▶ **DATA TO PROCESS**:
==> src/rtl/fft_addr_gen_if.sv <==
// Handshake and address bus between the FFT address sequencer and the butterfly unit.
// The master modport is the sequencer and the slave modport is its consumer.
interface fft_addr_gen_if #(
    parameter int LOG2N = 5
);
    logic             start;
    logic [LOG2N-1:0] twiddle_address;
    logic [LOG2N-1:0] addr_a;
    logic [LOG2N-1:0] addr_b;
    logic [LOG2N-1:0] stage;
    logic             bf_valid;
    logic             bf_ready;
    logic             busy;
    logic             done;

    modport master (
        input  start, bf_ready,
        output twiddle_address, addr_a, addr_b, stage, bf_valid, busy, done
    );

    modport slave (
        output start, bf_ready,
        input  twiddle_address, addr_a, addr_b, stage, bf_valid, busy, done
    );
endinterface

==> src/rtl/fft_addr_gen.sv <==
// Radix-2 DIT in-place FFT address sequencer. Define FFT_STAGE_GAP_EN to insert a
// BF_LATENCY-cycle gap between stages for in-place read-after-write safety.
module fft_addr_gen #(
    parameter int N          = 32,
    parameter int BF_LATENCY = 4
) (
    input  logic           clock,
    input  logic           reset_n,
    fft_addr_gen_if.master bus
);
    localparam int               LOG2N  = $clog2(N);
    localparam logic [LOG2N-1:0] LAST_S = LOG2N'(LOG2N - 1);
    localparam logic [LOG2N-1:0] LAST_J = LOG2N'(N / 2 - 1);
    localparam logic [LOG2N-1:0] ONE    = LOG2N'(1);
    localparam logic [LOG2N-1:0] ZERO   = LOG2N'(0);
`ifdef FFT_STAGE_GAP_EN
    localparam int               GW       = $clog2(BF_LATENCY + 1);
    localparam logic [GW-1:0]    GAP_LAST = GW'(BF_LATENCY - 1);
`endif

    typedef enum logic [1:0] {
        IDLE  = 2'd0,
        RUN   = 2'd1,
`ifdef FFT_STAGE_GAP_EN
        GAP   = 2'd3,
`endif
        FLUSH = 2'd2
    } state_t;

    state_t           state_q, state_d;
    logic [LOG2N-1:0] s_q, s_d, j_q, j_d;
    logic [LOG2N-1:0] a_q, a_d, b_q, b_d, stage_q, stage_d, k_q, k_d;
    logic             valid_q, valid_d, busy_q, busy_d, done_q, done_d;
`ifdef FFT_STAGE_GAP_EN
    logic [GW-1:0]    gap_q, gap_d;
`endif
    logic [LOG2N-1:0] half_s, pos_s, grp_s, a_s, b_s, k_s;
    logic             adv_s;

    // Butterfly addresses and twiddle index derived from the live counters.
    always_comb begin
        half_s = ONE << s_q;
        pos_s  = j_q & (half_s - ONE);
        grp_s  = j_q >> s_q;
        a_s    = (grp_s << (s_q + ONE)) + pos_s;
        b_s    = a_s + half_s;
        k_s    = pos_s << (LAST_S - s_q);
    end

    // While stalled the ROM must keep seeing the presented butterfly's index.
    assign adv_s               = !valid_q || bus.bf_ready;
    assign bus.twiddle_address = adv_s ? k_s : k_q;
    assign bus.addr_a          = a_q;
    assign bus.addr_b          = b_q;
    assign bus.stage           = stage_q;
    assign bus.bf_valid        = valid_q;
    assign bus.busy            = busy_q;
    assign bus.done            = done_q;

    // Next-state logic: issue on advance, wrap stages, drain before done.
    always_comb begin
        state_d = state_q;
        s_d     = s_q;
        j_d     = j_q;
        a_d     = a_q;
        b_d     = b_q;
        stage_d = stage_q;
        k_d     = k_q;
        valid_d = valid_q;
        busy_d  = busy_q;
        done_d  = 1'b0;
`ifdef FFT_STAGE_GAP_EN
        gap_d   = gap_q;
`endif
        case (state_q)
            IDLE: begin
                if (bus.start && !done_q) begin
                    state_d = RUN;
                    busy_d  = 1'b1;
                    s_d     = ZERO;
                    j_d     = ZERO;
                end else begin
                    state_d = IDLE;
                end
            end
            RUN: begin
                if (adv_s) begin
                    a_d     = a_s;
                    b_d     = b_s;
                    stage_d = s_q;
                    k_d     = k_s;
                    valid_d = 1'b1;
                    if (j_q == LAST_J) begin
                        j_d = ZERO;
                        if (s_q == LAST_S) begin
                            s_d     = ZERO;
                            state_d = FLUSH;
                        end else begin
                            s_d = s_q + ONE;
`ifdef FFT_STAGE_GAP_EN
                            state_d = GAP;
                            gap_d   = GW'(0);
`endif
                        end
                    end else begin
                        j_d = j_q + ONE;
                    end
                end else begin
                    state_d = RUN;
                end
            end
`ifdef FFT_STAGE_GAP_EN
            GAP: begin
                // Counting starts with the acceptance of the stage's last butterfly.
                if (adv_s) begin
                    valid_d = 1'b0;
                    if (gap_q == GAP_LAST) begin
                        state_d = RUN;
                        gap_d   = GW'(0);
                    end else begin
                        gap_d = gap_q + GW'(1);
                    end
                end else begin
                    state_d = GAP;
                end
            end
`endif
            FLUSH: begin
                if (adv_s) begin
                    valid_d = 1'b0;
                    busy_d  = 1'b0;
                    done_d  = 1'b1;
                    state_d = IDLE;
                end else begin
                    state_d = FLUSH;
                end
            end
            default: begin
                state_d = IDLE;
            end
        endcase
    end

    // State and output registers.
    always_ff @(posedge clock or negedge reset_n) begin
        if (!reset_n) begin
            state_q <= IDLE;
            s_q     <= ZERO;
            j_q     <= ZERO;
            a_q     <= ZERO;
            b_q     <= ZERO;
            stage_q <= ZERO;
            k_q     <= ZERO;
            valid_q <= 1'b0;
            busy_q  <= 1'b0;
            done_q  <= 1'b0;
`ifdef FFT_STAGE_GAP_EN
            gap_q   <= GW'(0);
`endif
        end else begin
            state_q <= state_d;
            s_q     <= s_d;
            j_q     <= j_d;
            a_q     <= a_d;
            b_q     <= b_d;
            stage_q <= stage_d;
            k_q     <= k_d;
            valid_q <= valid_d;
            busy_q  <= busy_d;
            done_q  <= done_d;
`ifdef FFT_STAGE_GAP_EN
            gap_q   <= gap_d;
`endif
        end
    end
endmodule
...
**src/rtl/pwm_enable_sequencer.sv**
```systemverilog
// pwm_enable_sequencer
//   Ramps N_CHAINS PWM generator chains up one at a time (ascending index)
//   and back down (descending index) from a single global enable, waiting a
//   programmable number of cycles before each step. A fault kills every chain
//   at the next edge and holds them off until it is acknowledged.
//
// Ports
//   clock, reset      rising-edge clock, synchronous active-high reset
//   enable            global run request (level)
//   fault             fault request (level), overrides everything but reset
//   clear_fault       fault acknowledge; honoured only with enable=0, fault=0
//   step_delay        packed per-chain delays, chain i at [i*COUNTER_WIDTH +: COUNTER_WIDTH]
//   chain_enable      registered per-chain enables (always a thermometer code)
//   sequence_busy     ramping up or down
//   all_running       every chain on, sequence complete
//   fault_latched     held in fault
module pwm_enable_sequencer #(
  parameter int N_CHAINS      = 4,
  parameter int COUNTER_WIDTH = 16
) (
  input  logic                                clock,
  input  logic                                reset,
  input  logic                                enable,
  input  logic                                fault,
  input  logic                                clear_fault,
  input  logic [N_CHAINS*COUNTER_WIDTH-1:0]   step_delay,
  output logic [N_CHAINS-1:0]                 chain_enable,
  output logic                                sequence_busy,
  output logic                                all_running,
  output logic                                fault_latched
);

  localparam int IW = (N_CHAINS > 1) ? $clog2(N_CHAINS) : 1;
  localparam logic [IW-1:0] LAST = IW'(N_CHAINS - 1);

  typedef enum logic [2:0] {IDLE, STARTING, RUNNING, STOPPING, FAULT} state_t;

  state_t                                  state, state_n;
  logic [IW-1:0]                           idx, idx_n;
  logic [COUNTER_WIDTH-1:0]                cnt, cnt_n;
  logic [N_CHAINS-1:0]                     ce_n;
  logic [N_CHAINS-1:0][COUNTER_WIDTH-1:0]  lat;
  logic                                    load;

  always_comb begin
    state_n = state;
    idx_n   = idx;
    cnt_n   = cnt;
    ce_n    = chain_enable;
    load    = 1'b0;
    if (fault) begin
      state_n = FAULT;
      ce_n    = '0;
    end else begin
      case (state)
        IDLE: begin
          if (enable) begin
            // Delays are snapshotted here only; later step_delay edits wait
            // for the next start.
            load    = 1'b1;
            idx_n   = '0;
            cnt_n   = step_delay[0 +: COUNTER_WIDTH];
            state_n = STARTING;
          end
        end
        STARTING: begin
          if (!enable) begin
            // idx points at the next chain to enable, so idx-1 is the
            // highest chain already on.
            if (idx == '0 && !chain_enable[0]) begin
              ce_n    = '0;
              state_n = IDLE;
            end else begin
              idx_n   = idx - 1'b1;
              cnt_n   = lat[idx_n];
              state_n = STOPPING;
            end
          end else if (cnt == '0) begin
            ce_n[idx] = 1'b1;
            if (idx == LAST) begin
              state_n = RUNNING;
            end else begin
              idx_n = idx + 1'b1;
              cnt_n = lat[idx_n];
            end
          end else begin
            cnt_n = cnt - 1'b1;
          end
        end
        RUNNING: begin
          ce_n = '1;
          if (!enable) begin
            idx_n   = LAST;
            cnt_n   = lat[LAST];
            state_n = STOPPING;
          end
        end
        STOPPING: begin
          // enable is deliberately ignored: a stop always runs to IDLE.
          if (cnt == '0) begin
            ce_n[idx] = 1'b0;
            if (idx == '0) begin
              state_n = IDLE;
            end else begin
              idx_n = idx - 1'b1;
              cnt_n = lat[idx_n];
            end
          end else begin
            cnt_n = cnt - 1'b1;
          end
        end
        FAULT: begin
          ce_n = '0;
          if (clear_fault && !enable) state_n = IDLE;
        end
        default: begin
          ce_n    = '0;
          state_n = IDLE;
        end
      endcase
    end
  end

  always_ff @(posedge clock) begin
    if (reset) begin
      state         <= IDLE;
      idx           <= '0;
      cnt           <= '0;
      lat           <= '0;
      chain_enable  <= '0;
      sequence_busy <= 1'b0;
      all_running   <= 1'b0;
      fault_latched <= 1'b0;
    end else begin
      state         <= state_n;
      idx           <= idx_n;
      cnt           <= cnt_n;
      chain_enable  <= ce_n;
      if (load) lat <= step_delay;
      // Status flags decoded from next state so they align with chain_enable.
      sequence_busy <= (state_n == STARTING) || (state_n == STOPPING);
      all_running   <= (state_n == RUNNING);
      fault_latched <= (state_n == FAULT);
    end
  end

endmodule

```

▶ **EXERCISE PROMPT**:
Select every line of the records holding the string "ZERO".

▶ **EXPECTED OUTPUT**:
    localparam logic [LOG2N-1:0] ZERO   = LOG2N'(0);
                    s_d     = ZERO;
                    j_d     = ZERO;
                        j_d = ZERO;
                            s_d     = ZERO;
            s_q     <= ZERO;
            j_q     <= ZERO;
            a_q     <= ZERO;
            b_q     <= ZERO;
            stage_q <= ZERO;
            k_q     <= ZERO;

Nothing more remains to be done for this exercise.